Exercise objective » Going through the material underneath, give only the number of lines that contain "highest".

□ □ □ □

**config.mk**
```make
export PLATFORM = sky130hd
export DESIGN_NAME = strided_port_slot_allocator_top
export DESIGN_NICKNAME = d
export VERILOG_FILES = /design/src/design/spsa_pkg.sv /design/src/design/strided_port_slot_allocator_top.sv /design/src/design/spsa_front.sv /design/src/design/spsa_queue.sv /design/src/design/spsa_back.sv
export SDC_FILE = /design/constraint.sdc
export NUM_CORES = 2
export LEC_CHECK = 0
export BUFFER_PORTS_ARGS = -buffer_cell sky130_fd_sc_hd__buf_4
export CAP_MARGIN = 40
export CORE_MARGIN = 5
export CORE_UTILIZATION = 67
export CTS_CLUSTER_DIAMETER = 120
export DETAILED_ROUTE_END_ITERATION = 16
export PLACE_DENSITY_LB_ADDON = 0.05
export SETUP_SLACK_MARGIN = 0.05
export SYNTH_ARGS = -nofsm -noshare
export SYNTH_HDL_FRONTEND = slang
export SYNTH_HIERARCHICAL = 1
export SYNTH_SLANG_ARGS = --single-unit
```
**constraint.sdc**
```tcl
create_clock -name i_clk -period 14.7 [get_ports i_clk]
set_input_delay 2.94 -clock i_clk [delete_from_list [all_inputs] [get_ports i_clk]]
set_output_delay 2.94 -clock i_clk [all_outputs]
set_load 0.05 [all_outputs]
```
**src/design/spsa_pkg.sv**
```systemverilog
// Shared types and codes for the strided port slot allocator.
package spsa_pkg;
    localparam logic [1:0] OP_ALLOC_ANY  = 2'd0;
    localparam logic [1:0] OP_ALLOC_SPEC = 2'd1;
    localparam logic [1:0] OP_RELEASE    = 2'd2;

    localparam logic [1:0] ST_OK       = 2'd0;
    localparam logic [1:0] ST_INVALID  = 2'd1;
    localparam logic [1:0] ST_IN_USE   = 2'd2;
    localparam logic [1:0] ST_NONE     = 2'd3;

    localparam logic [1:0] REG_BASE  = 2'd0;
    localparam logic [1:0] REG_STEP  = 2'd1;
    localparam logic [1:0] REG_LIMIT = 2'd2;

    typedef struct packed {
        logic [1:0]  opcode;
        logic [15:0] port_value;
    } t_in_beat;

    typedef struct packed {
        logic [15:0] granted_port;
        logic [1:0]  status;
    } t_out_beat;

    // Front-to-back command: classified request.
    typedef struct packed {
        logic [1:0]  opcode;
        logic [15:0] port_value;
        logic        on_grid;     // in range and on the stride
        logic [16:0] slot;        // quotient of offset by step
    } t_cmd;
endpackage

```
**src/design/strided_port_slot_allocator_top.sv**
```systemverilog
// Strided port slot allocator: one request per beat, one result per beat.
// Allocate specific and release pass the divider, a pick and the result register;
// allocate any adds a scan of all slots (one slot per cycle scan), pick, multiply and grant.
// The front takes a new beat only once its divide is done and handed on; the back serves one command at a time.
// Front and back run decoupled through a two-entry command queue.
// Sync active-low reset loads register defaults; back then clears every slot to free.
module strided_port_slot_allocator_top #(
    parameter int NUM_SLOTS = 256
) (
    input  logic                i_clk,
    input  logic                i_rst_n,
    input  logic                i_valid,
    output logic                o_ready,
    input  spsa_pkg::t_in_beat  i_data,
    output logic                o_valid,
    input  logic                i_ready,
    output spsa_pkg::t_out_beat o_data,
    input  logic                i_cfg_we,
    input  logic [1:0]          i_cfg_index,
    input  logic [16:0]         i_cfg_data
);
    import spsa_pkg::*;

    logic [15:0] r_base;
    logic [15:0] r_step;
    logic [16:0] r_limit;
    logic [16:0] w_limit;
    logic        w_fq_valid, w_fq_ready, w_qb_valid, w_qb_ready;
    t_cmd        w_fq_cmd, w_qb_cmd;

    assign w_limit = (r_limit > 17'd65536) ? 17'd65536 : r_limit;

    always_ff @(posedge i_clk) begin
        if (!i_rst_n) begin
            r_base  <= 16'd0;
            r_step  <= 16'd1;
            r_limit <= 17'd65536;
        end else if (i_cfg_we) begin
            case (i_cfg_index)
                REG_BASE:  r_base  <= i_cfg_data[15:0];
                REG_STEP:  r_step  <= i_cfg_data[15:0];
                REG_LIMIT: r_limit <= i_cfg_data;
                default: ;
            endcase
        end
    end

    spsa_front u_front (
        .i_clk, .i_rst_n, .i_valid, .o_ready, .i_data,
        .i_base(r_base), .i_step(r_step), .i_limit(w_limit),
        .o_cmd_valid(w_fq_valid), .i_cmd_ready(w_fq_ready), .o_cmd(w_fq_cmd)
    );

    spsa_queue u_queue (
        .i_clk, .i_rst_n,
        .i_valid(w_fq_valid), .o_ready(w_fq_ready), .i_data(w_fq_cmd),
        .o_valid(w_qb_valid), .i_ready(w_qb_ready), .o_data(w_qb_cmd)
    );

    spsa_back #(.NUM_SLOTS(NUM_SLOTS)) u_back (
        .i_clk, .i_rst_n,
        .i_cmd_valid(w_qb_valid), .o_cmd_ready(w_qb_ready), .i_cmd(w_qb_cmd),
        .i_base(r_base), .i_step(r_step), .i_limit(w_limit),
        .o_valid, .i_ready, .o_data
    );

    a_err_port_zero: assert property (@(posedge i_clk) disable iff (!i_rst_n)
        o_valid && (o_data.status != ST_OK) |-> o_data.granted_port == 16'd0)
        else $error("error result carries a port");
    a_out_hold: assert property (@(posedge i_clk) disable iff (!i_rst_n)
        o_valid && !i_ready |=> o_valid && $stable(o_data))
        else $error("result changed while stalled");
    a_cfg_limit: assert property (@(posedge i_clk) disable iff (!i_rst_n)
        w_limit <= 17'd65536)
        else $error("clamped limit out of range");
endmodule

```
**src/design/spsa_front.sv**
```systemverilog
// Front end: accepts beats, divides port offset by the step (one bit per cycle).
module spsa_front (
    input  logic              i_clk,
    input  logic              i_rst_n,
    input  logic              i_valid,
    output logic              o_ready,
    input  spsa_pkg::t_in_beat i_data,
    input  logic [15:0]       i_base,
    input  logic [15:0]       i_step,
    input  logic [16:0]       i_limit,
    output logic              o_cmd_valid,
    input  logic              i_cmd_ready,
    output spsa_pkg::t_cmd    o_cmd
);
    import spsa_pkg::*;

    localparam logic [1:0] S_IDLE = 2'd0;
    localparam logic [1:0] S_DIV  = 2'd1;
    localparam logic [1:0] S_OUT  = 2'd2;

    logic [1:0]  r_state;
    t_in_beat    r_in;
    logic [15:0] r_rem;
    logic [15:0] r_quo;
    logic [15:0] r_num;
    logic [4:0]  r_cnt;
    logic        r_range;
    logic [15:0] w_step;
    logic [16:0] w_trial;

    assign w_step  = (i_step == 16'd0) ? 16'd1 : i_step;
    assign w_trial = {r_rem, r_num[15]} - {1'b0, w_step};
    assign o_ready = (r_state == S_IDLE);
    assign o_cmd_valid = (r_state == S_OUT);
    assign o_cmd.opcode     = r_in.opcode;
    assign o_cmd.port_value = r_in.port_value;
    assign o_cmd.on_grid    = r_range && (r_rem == 16'd0);
    assign o_cmd.slot       = {1'b0, r_quo};

    always_ff @(posedge i_clk) begin
        if (!i_rst_n) begin
            r_state <= S_IDLE;
        end else begin
            case (r_state)
                S_IDLE: if (i_valid) begin
                    r_in    <= i_data;
                    r_range <= (i_data.port_value >= i_base) &&
                               ({1'b0, i_data.port_value} < i_limit);
                    r_num   <= i_data.port_value - i_base;
                    r_rem   <= 16'd0;
                    r_quo   <= 16'd0;
                    r_cnt   <= 5'd0;
                    r_state <= S_DIV;
                end
                S_DIV: begin
                    if (!w_trial[16]) begin
                        r_rem <= w_trial[15:0];
                        r_quo <= {r_quo[14:0], 1'b1};
                    end else begin
                        r_rem <= {r_rem[14:0], r_num[15]};
                        r_quo <= {r_quo[14:0], 1'b0};
                    end
                    r_num <= {r_num[14:0], 1'b0};
                    r_cnt <= r_cnt + 5'd1;
                    if (r_cnt == 5'd15) r_state <= S_OUT;
                end
                S_OUT: if (i_cmd_ready) r_state <= S_IDLE;
                default: r_state <= S_IDLE;
            endcase
        end
    end
endmodule

```
**src/design/spsa_queue.sv**
```systemverilog
// Two-entry queue between front and back end.
module spsa_queue (
    input  logic           i_clk,
    input  logic           i_rst_n,
    input  logic           i_valid,
    output logic           o_ready,
    input  spsa_pkg::t_cmd i_data,
    output logic           o_valid,
    input  logic           i_ready,
    output spsa_pkg::t_cmd o_data
);
    import spsa_pkg::*;

    t_cmd       r_mem [2];
    logic       r_wp;
    logic       r_rp;
    logic [1:0] r_cnt;
    logic       w_push;
    logic       w_pop;

    assign o_ready = (r_cnt != 2'd2);
    assign o_valid = (r_cnt != 2'd0);
    assign o_data  = r_mem[r_rp];
    assign w_push  = i_valid && o_ready;
    assign w_pop   = o_valid && i_ready;

    always_ff @(posedge i_clk) begin
        if (w_push) r_mem[r_wp] <= i_data;
        if (!i_rst_n) begin
            r_wp  <= 1'b0;
            r_rp  <= 1'b0;
            r_cnt <= 2'd0;
        end else begin
            if (w_push) r_wp <= ~r_wp;
            if (w_pop)  r_rp <= ~r_rp;
            r_cnt <= r_cnt + {1'b0, w_push} - {1'b0, w_pop};
        end
    end
endmodule

```
**src/design/spsa_back.sv**
```systemverilog
// Back end: slot memory; scans for highest used and lowest free slot, and serves allocate specific and release.
module spsa_back #(
    parameter int NUM_SLOTS = 256
) (
    input  logic                i_clk,
    input  logic                i_rst_n,
    input  logic                i_cmd_valid,
    output logic                o_cmd_ready,
    input  spsa_pkg::t_cmd      i_cmd,
    input  logic [15:0]         i_base,
    input  logic [15:0]         i_step,
    input  logic [16:0]         i_limit,
    output logic                o_valid,
    input  logic                i_ready,
    output spsa_pkg::t_out_beat o_data
);
    import spsa_pkg::*;

    localparam int SW = (NUM_SLOTS > 1) ? $clog2(NUM_SLOTS) : 1;
    localparam logic [16:0] LAST = 17'(NUM_SLOTS - 1);

    localparam logic [2:0] S_IDLE  = 3'd0;
    localparam logic [2:0] S_SCAN  = 3'd1;
    localparam logic [2:0] S_PICK  = 3'd2;
    localparam logic [2:0] S_MUL   = 3'd3;
    localparam logic [2:0] S_OUT   = 3'd4;
    localparam logic [2:0] S_GRANT = 3'd5;
    localparam logic [2:0] S_CLR   = 3'd6;

    logic          r_used [NUM_SLOTS];
    logic          r_rd;
    logic [2:0]    r_state;
    t_cmd          r_cmd;
    logic [16:0]   r_idx;
    logic [16:0]   r_pidx;
    logic          r_pv;
    logic          r_any;
    logic [16:0]   r_high;
    logic          r_lfound;
    logic          r_lstop;
    logic [16:0]   r_low;
    logic [16:0]   r_sel;
    logic [32:0]   r_port;
    t_out_beat     r_out;
    logic [15:0]   w_step;
    logic [32:0]   w_scan_port;
    logic [32:0]   w_next_port;
    logic          w_scan_avail;
    logic          w_next_avail;
    logic          w_spec_ok;
    logic          w_rel_hit;
    logic          w_we;
    logic          w_wdata;
    logic [SW-1:0] w_waddr;
    logic [SW-1:0] w_raddr;
    t_out_beat     w_pick_out;
    logic          w_pick_mul;
    logic [16:0]   w_pick_sel;

    assign w_step       = (i_step == 16'd0) ? 16'd1 : i_step;
    // one multiply per cycle for the scan pointer and one for the fast path
    assign w_scan_port  = {17'd0, i_base} + r_pidx * w_step;
    assign w_next_port  = {17'd0, i_base} + (r_high + 17'd1) * w_step;
    assign w_scan_avail = w_scan_port < {16'd0, i_limit};
    // the slot above the highest used one is free by definition
    assign w_next_avail = (r_high < LAST) && (w_next_port < {16'd0, i_limit});
    assign w_spec_ok    = r_cmd.on_grid && (r_cmd.slot <= LAST) && !r_rd;
    assign w_rel_hit    = r_cmd.on_grid && (r_cmd.slot <= LAST);
    // idle reads the slot of the incoming command, ready for the pick cycle
    assign w_raddr      = (r_state == S_IDLE) ? i_cmd.slot[SW-1:0] : r_idx[SW-1:0];
    assign o_cmd_ready  = (r_state == S_IDLE);
    assign o_valid      = (r_state == S_OUT);
    assign o_data       = r_out;

    always_comb begin
        w_we    = 1'b0;
        w_wdata = 1'b0;
        w_waddr = r_cmd.slot[SW-1:0];
        case (r_state)
            S_CLR: begin
                w_we    = 1'b1;
                w_waddr = r_idx[SW-1:0];
            end
            S_PICK: begin
                if (r_cmd.opcode == OP_ALLOC_SPEC && w_spec_ok) begin
                    w_we    = 1'b1;
                    w_wdata = 1'b1;
                end else if (r_cmd.opcode == OP_RELEASE && w_rel_hit) begin
                    w_we    = 1'b1;
                end
            end
            S_GRANT: begin
                w_we    = 1'b1;
                w_wdata = 1'b1;
                w_waddr = r_sel[SW-1:0];
            end
            default: ;
        endcase
    end

    always_comb begin
        w_pick_out = '{granted_port: 16'd0, status: ST_INVALID};
        w_pick_mul = 1'b0;
        w_pick_sel = r_low;
        case (r_cmd.opcode)
            OP_ALLOC_ANY: begin
                if (r_any && w_next_avail) begin
                    w_pick_mul = 1'b1;
                    w_pick_sel = r_high + 17'd1;
                end else if (r_lfound) begin
                    w_pick_mul = 1'b1;
                end else begin
                    w_pick_out.status = ST_NONE;
                end
            end
            OP_ALLOC_SPEC: begin
                if (!r_cmd.on_grid) begin
                    w_pick_out.status = ST_INVALID;
                end else if (!w_spec_ok) begin
                    w_pick_out.status = ST_IN_USE;
                end else begin
                    w_pick_out = '{granted_port: r_cmd.port_value, status: ST_OK};
                end
            end
            OP_RELEASE: begin
                w_pick_out = '{granted_port: r_cmd.port_value, status: ST_OK};
            end
            default: ;
        endcase
    end

    always_ff @(posedge i_clk) begin
        if (w_we) r_used[w_waddr] <= w_wdata;
        r_rd <= r_used[w_raddr];
    end

    always_ff @(posedge i_clk) begin
        if (!i_rst_n) begin
            r_state <= S_CLR;
            r_idx   <= 17'd0;
        end else begin
            case (r_state)
                S_CLR: begin
                    r_idx <= r_idx + 17'd1;
                    if (r_idx == LAST) r_state <= S_IDLE;
                end
                S_IDLE: if (i_cmd_valid) begin
                    r_cmd    <= i_cmd;
                    r_idx    <= 17'd0;
                    r_pv     <= 1'b0;
                    r_any    <= 1'b0;
                    r_high   <= 17'd0;
                    r_lfound <= 1'b0;
                    r_lstop  <= 1'b0;
                    r_state  <= (i_cmd.opcode == OP_ALLOC_ANY) ? S_SCAN : S_PICK;
                end
                S_SCAN: begin
                    // read data is registered and belongs to the previous address, kept in r_pidx
                    if (r_pv) begin
                        if (r_rd) begin
                            r_any  <= 1'b1;
                            r_high <= r_pidx;
                        end
                        if (!r_lfound && !r_lstop) begin
                            if (!w_scan_avail) r_lstop <= 1'b1;
                            else if (!r_rd) begin
                                r_lfound <= 1'b1;
                                r_low    <= r_pidx;
                            end
                        end
                    end
                    r_pidx <= r_idx;
                    r_pv   <= 1'b1;
                    r_idx  <= r_idx + 17'd1;
                    if (r_pv && r_pidx == LAST) r_state <= S_PICK;
                end
                S_PICK: begin
                    r_out   <= w_pick_out;
                    r_sel   <= w_pick_sel;
                    r_state <= w_pick_mul ? S_MUL : S_OUT;
                end
                S_MUL: r_state <= S_GRANT;
                S_GRANT: begin
                    r_out   <= '{granted_port: r_port[15:0], status: ST_OK};
                    r_state <= S_OUT;
                end
                S_OUT: if (i_ready) r_state <= S_IDLE;
                default: r_state <= S_IDLE;
            endcase
        end
    end

    always_ff @(posedge i_clk) begin
        r_port <= {17'd0, i_base} + r_sel * w_step;
    end
endmodule
```
==> flow_summary_export.csv <==
group,metric,value,unit
logic_synthesis,ys_types,98,
timing,worst_pin_slew,1052,ps
critical_path,cp-end-kind,"flop",
floorplan,die_h,289.5,µm
critical_path,worstPathMaxFanout,21,
floorplan,pin_count,62,
clocking,clk_latency,650,ps
logic_synthesis,syn_nets,6004,
critical_path,rr_startpoint,"u_back/r_high[0]$_SDFFCE_PN0P_",
critical_path,critPathMaxStageDelay,920,ps
clocking,clkSlewWorstSetupHoldPaths,60,ps
pwr,power,5.389,mW
clocking,clkSinkCount,617,
clocking,post-cts-setup-buffers,0,
timing,fmax,99.45,MHz
logic_synthesis,synth-warning-count,6,
timing,rsz0062_at_grt,"false",
job,cap_viol_max_count,0,
logic_synthesis,postSynthAreaPerCell,10.37,µm²
critical_path,worstSetupStartpointType,"flop",
critical_path,worstPathRequired,15100,ps
global_routing,grt_pass1_vias,37870,
pwr,power_density,96.14,mW/mm²
clocking,cts_buffer_depth,3,
pwr,ir_drop,153.2,µV
placement,port_buffers,61,
clocking,cts_buffers,60,
detailed_routing,drc,0,
critical_path,cp.buffers_inverters,5,
timing,post-route-period-util,68.40,%
pwr,power.switching,1.904,mW
detailed_routing,first_pass_iters,6,
critical_path,crit_type,"flop to flop",
detailed_routing,vias,36810,
floorplan,die_x,289.5,µm
logic_synthesis,synth-edff-count,524,
hold_path,worstHoldPathType,"flop to flop",
logic_synthesis,synth_common_cells,"820 x inv_1, 661 x nand2_1, 557 x fa_1, 524 x edfxtp_1, 391 x nor2_1",
global_routing,overflow,0,
pwr,internal_power,3.485,mW
timing,setup_viol,0,
floorplan,initial_utilization,67.57,%
logic_synthesis,ys_ff_latch,617,
pwr,comb_power_share,33.8,%
critical_path,crit_arrival,10450,ps
clocking,root_buffer,"clkbuf_16",
finish,nNetsFinal,5985,
global_routing,grt.total_usage,33.36,%
pwr,p_sw_share,35.33,%
global_routing,grt_pass1_wl,214.7,mm
timing,fin_tns_setup,0,ps
clocking,post_cts_resized,0,
logic_synthesis,yosysTopAreaCell,"edfxtp_1",
pwr,p_leak,23.12,nW
detailed_routing,via_per_inst,6.012,
timing,slew_headroom,29.88,%
logic_synthesis,synth.area.top_cells,"edfxtp_1 30%, fa_1 21%, ha_1 8.5%",
logic_synthesis,yosysTopAreaCellShare,30.06,%
floorplan,row_count,102,
critical_path,cpMaxStageDelayCell,"edfxtp_1",
logic_synthesis,syn_inst,5050,
hold_path,min_from,"u_front/o_cmd[26]$_DFFE_PP_",
logic_synthesis,seq_area_frac_synth,33.62,%
timing,slew_violations,0,
pwr,power_frac_clock,28.3,%
timing,hold_violations,0,
global_routing,antenna_found_initial,4,
critical_path,cp-startpoint,"u_back/r_high[0]$_SDFFCE_PN0P_",
finish,area_growth,7.087,%
detailed_routing,wl_per_cell,22.26,µm
detailed_routing,postRouteAntennaNets,0,
timing,min_period,10060,ps
clocking,ctsHtreeMaxLevel,2,
clocking,tritoncts,"done",
global_routing,grt_max_degree,101,
logic_synthesis,ys_async_sr_fraction,0,%
pwr,seqPwrFrac,37.9,%
timing,fin_skew,42.63,ps
logic_synthesis,syn_area,0.05234,mm²
finish,fillers,5669,
status,status,"completed",
critical_path,cp_common_cell,"fa_1",
floorplan,core,0.07747,mm²
placement,dp.final_hpwl,99.99,mm
placement,gp_congestion,0.9867,
floorplan,dieArea,0.08382,mm²
logic_synthesis,synthFlopType,"edfxtp_1",
logic_synthesis,yosysMostFrequentCell,"inv_1",
finish,drive_gt1_share,8.207,%
detailed_routing,wirelength,136.3,mm
detailed_routing,drt_iter0_markers,3258,
critical_path,cpLargestDelayFamily,"adder cells",
clocking,cts_hold_buffers,0,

□ □ □ □

Reply to the exercise » 2